Context: an optimization exercise on an open-source flow, tuned for small area, a short achievable clock period and few clock cycles per item. The choices shown serve that exercise and are no tape-out recipe.
RTL that was checked went through simulation tests only; none was proved equivalent to the original.
For run 7, only the layout was checked, not whether the RTL still works.

==> flow/design.v <==
module sha256_core (
    input  wire         clk,
    input  wire         rst,
    input  wire         start,
    input  wire [255:0] state_in,
    input  wire [511:0] block_in,
    output wire         ready,
    output reg          done,
    output wire [255:0] state_out
);
    localparam integer NR = 2;             
    localparam integer NC = 64 / NR;       
    localparam integer CW = NC > 32 ? 6 : NC > 16 ? 5 : NC > 8 ? 4 : NC > 4 ? 3 : 2;
    localparam [2047:0] K = {
        32'h428a2f98, 32'h71374491, 32'hb5c0fbcf, 32'he9b5dba5,
        32'h3956c25b, 32'h59f111f1, 32'h923f82a4, 32'hab1c5ed5,
        32'hd807aa98, 32'h12835b01, 32'h243185be, 32'h550c7dc3,
        32'h72be5d74, 32'h80deb1fe, 32'h9bdc06a7, 32'hc19bf174,
        32'he49b69c1, 32'hefbe4786, 32'h0fc19dc6, 32'h240ca1cc,
        32'h2de92c6f, 32'h4a7484aa, 32'h5cb0a9dc, 32'h76f988da,
        32'h983e5152, 32'ha831c66d, 32'hb00327c8, 32'hbf597fc7,
        32'hc6e00bf3, 32'hd5a79147, 32'h06ca6351, 32'h14292967,
        32'h27b70a85, 32'h2e1b2138, 32'h4d2c6dfc, 32'h53380d13,
        32'h650a7354, 32'h766a0abb, 32'h81c2c92e, 32'h92722c85,
        32'ha2bfe8a1, 32'ha81a664b, 32'hc24b8b70, 32'hc76c51a3,
        32'hd192e819, 32'hd6990624, 32'hf40e3585, 32'h106aa070,
        32'h19a4c116, 32'h1e376c08, 32'h2748774c, 32'h34b0bcb5,
        32'h391c0cb3, 32'h4ed8aa4a, 32'h5b9cca4f, 32'h682e6ff3,
        32'h748f82ee, 32'h78a5636f, 32'h84c87814, 32'h8cc70208,
        32'h90befffa, 32'ha4506ceb, 32'hbef9a3f7, 32'hc67178f2
    };
    function [31:0] bsig0(input [31:0] x);
        bsig0 = {x[1:0], x[31:2]} ^ {x[12:0], x[31:13]} ^ {x[21:0], x[31:22]};
    endfunction
    function [31:0] bsig1(input [31:0] x);
        bsig1 = {x[5:0], x[31:6]} ^ {x[10:0], x[31:11]} ^ {x[24:0], x[31:25]};
    endfunction
    function [31:0] ssig0(input [31:0] x);
        ssig0 = {x[6:0], x[31:7]} ^ {x[17:0], x[31:18]} ^ {3'b000, x[31:3]};
    endfunction
    function [31:0] ssig1(input [31:0] x);
        ssig1 = {x[16:0], x[31:17]} ^ {x[18:0], x[31:19]} ^ {10'b0, x[31:10]};
    endfunction
    function [63:0] csa(input [31:0] x, input [31:0] y, input [31:0] z);
        csa = {x ^ y ^ z, ((x & y) | (x & z) | (y & z)) << 1};
    endfunction
    function [31:0] add_sk(input [31:0] x, input [31:0] y);
        reg [31:0] g, p;
        integer l, j;
        begin
            g = x & y;
            p = x ^ y;
            for (l = 0; l < 5; l = l + 1)
                for (j = 0; j < 32; j = j + 1)
                    if ((j >> l) & 1) begin
                        g[j] = g[j] | (p[j] & g[((j >> l) << l) - 1]);
                        p[j] = p[j] & p[((j >> l) << l) - 1];
                    end
            add_sk = (x ^ y) ^ {g[30:0], 1'b0};
        end
    endfunction
    function [31:0] add_bk(input [31:0] x, input [31:0] y);
        reg [31:0] g, p;
        integer l, j;
        begin
            g = x & y;
            p = x ^ y;
            for (l = 0; l < 5; l = l + 1)
                for (j = 0; j < 32; j = j + 1)
                    if (((j + 1) % (2 << l)) == 0) begin
                        g[j] = g[j] | (p[j] & g[j - (1 << l)]);
                        p[j] = p[j] & p[j - (1 << l)];
                    end
            for (l = 3; l >= 0; l = l - 1)
                for (j = 0; j < 32; j = j + 1)
                    if (((j + 1) % (2 << l)) == (1 << l) && j >= (2 << l)) begin
                        g[j] = g[j] | (p[j] & g[j - (1 << l)]);
                        p[j] = p[j] & p[j - (1 << l)];
                    end
            add_bk = (x ^ y) ^ {g[30:0], 1'b0};
        end
    endfunction
    reg          busy;      
    reg          rdy;       
    reg [CW-1:0] cnt;       
    wire         last = (cnt == NC - 1);
    wire         acc  = start & ~busy;
    reg  [31:0]  kr;        
    reg  [255:0] wst;       
    reg  [255:0] hs;        
    reg  [511:0] wwin;      
    assign ready     = rdy;
    assign state_out = hs;
    wire [32*(NR+4)-1:0] av;      
    wire [32*(NR+4)-1:0] ev;      
    assign av[127:0] = wst[255:128];
    assign ev[127:0] = wst[127:0];
    genvar i;
    generate
        for (i = 0; i < NR; i = i + 1) begin : g_round
            wire [31:0] ra = av[32*(i+4) - 1 -: 32];
            wire [31:0] rb = av[32*(i+3) - 1 -: 32];
            wire [31:0] rc = av[32*(i+2) - 1 -: 32];
            wire [31:0] rd = av[32*(i+1) - 1 -: 32];
            wire [31:0] re = ev[32*(i+4) - 1 -: 32];
            wire [31:0] rf = ev[32*(i+3) - 1 -: 32];
            wire [31:0] rg = ev[32*(i+2) - 1 -: 32];
            wire [31:0] rh = ev[32*(i+1) - 1 -: 32];
            wire [31:0] kt;
            if (i == 0) begin : g_kreg
                assign kt = kr;
            end else begin : g_krom
                wire [5:0] t = {cnt, 1'b1};
                assign kt = K[2047 - 32*t -: 32];
            end
            wire [31:0] wt = wwin[511 - 32*i -: 32];
            wire [31:0] ha = (i == NR - 1 && last) ? hs[255:224] : 32'd0;
            wire [31:0] he = (i == NR - 1 && last) ? hs[127:96]  : 32'd0;
            wire [31:0] s1 = bsig1(re);
            wire [31:0] ch = (re & rf) ^ (~re & rg);
            wire [31:0] s0 = bsig0(ra);
            wire [31:0] mj = (ra & rb) ^ (ra & rc) ^ (rb & rc);
            wire [63:0] p0 = csa(rh, kt, wt);
            wire [63:0] pe = csa(p0[63:32], p0[31:0], rd);
            wire [63:0] pa, pe2;
            if (i == 0) begin : g_first
                wire [63:0] x1 = csa(s1, ch, s0);
                wire [63:0] x2 = csa(p0[63:32], p0[31:0], mj);
                wire [63:0] x3 = csa(x1[63:32], x1[31:0], x2[63:32]);
                wire [63:0] x4 = csa(x3[63:32], x3[31:0], x2[31:0]);
                wire [63:0] y1 = csa(s1, ch, rd);
                wire [63:0] y2 = csa(p0[63:32], p0[31:0], y1[63:32]);
                wire [63:0] y3 = csa(y2[63:32], y2[31:0], y1[31:0]);
                if (NR == 1) begin : g_ff
                    wire [63:0] x5 = csa(x4[63:32], x4[31:0], ha);
                    wire [63:0] y4 = csa(y3[63:32], y3[31:0], he);
                    assign pa = x5;
                    assign pe2 = y4;
                end else begin : g_noff
                    assign pa = x4;
                    assign pe2 = y3;
                end
            end else begin : g_next
                wire [63:0] ea = csa(p0[63:32], p0[31:0], ha);
                wire [63:0] ee = csa(pe[63:32], pe[31:0], he);
                wire [63:0] x1 = csa(s1, ch, s0);
                wire [63:0] x2 = csa(ea[63:32], ea[31:0], mj);
                wire [63:0] x3 = csa(x1[63:32], x1[31:0], x2[63:32]);
                wire [63:0] x4 = csa(x3[63:32], x3[31:0], x2[31:0]);
                wire [63:0] y1 = csa(ee[63:32], ee[31:0], s1);
                wire [63:0] y2 = csa(y1[63:32], y1[31:0], ch);
                assign pa = x4;
                assign pe2 = y2;
            end
            assign av[32*(i+5) - 1 -: 32] = add_sk(pa[63:32], pa[31:0]);
            assign ev[32*(i+5) - 1 -: 32] = add_sk(pe2[63:32], pe2[31:0]);
        end
    endgenerate
    wire [255:0] nxt = {av[32*(NR+4)-1 -: 128], ev[32*(NR+4)-1 -: 128]};
    wire [32*NR-1:0] wnew;        
    wire [512+32*NR-1:0] wall = {wwin, wnew};
    generate
        for (i = 0; i < NR; i = i + 1) begin : g_sched
            localparam integer TOP = 512 + 32*NR - 1;
            wire [31:0] w_m16 = wall[TOP - 32*i        -: 32];
            wire [31:0] w_m15 = wall[TOP - 32*(i + 1)  -: 32];
            wire [31:0] w_m7  = wall[TOP - 32*(i + 9)  -: 32];
            wire [31:0] w_m2  = wall[TOP - 32*(i + 14) -: 32];
            wire [63:0] q1 = csa(ssig1(w_m2), w_m7, ssig0(w_m15));
            wire [63:0] q2 = csa(q1[63:32], q1[31:0], w_m16);
            assign wnew[32*NR - 1 - 32*i -: 32] = add_bk(q2[63:32], q2[31:0]);
        end
    endgenerate
    always @(posedge clk) begin
        if (rst) begin
            busy <= 1'b0;
            rdy  <= 1'b1;
            done <= 1'b0;
        end else begin
            done <= busy & last;
            if (acc) begin
                busy <= 1'b1;
                rdy  <= 1'b0;
            end else if (last) begin
                busy <= 1'b0;
                rdy  <= 1'b1;
            end
        end
    end
    wire [CW-1:0] cnt_n = busy ? cnt + 1'b1 : {CW{1'b0}};
    always @(posedge clk) begin
        cnt <= cnt_n;
        kr  <= K[2047 - 64*cnt_n -: 32];
    end
    always @(posedge clk) begin
        if (!busy) begin
            wst  <= state_in;
            wwin <= block_in;
        end else begin
            wst  <= nxt;
            wwin <= wall[512+32*NR-1 - 32*NR -: 512];
        end
    end
    wire [255:0] ffa = last ? nxt : 256'd0;
    always @(posedge clk) begin
        if (!busy)
            hs <= state_in;
        else begin
            hs[255:224] <= last ? nxt[255:224] : hs[255:224];
            hs[223:192] <= add_bk(hs[223:192], ffa[223:192]);
            hs[191:160] <= add_bk(hs[191:160], ffa[191:160]);
            hs[159:128] <= add_bk(hs[159:128], ffa[159:128]);
            hs[127:96]  <= last ? nxt[127:96] : hs[127:96];
            hs[95:64]   <= add_bk(hs[95:64], ffa[95:64]);
            hs[63:32]   <= add_bk(hs[63:32], ffa[63:32]);
            hs[31:0]    <= add_bk(hs[31:0], ffa[31:0]);
        end
    end
endmodule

━━━━━━━━

TASK PROMPT> Gather every line from the listing above in which the word "wall" appears.

RESPONSE AREA>
    wire [512+32*NR-1:0] wall = {wwin, wnew};
            wire [31:0] w_m16 = wall[TOP - 32*i        -: 32];
            wire [31:0] w_m15 = wall[TOP - 32*(i + 1)  -: 32];
            wire [31:0] w_m7  = wall[TOP - 32*(i + 9)  -: 32];
            wire [31:0] w_m2  = wall[TOP - 32*(i + 14) -: 32];
            wwin <= wall[512+32*NR-1 - 32*NR -: 512];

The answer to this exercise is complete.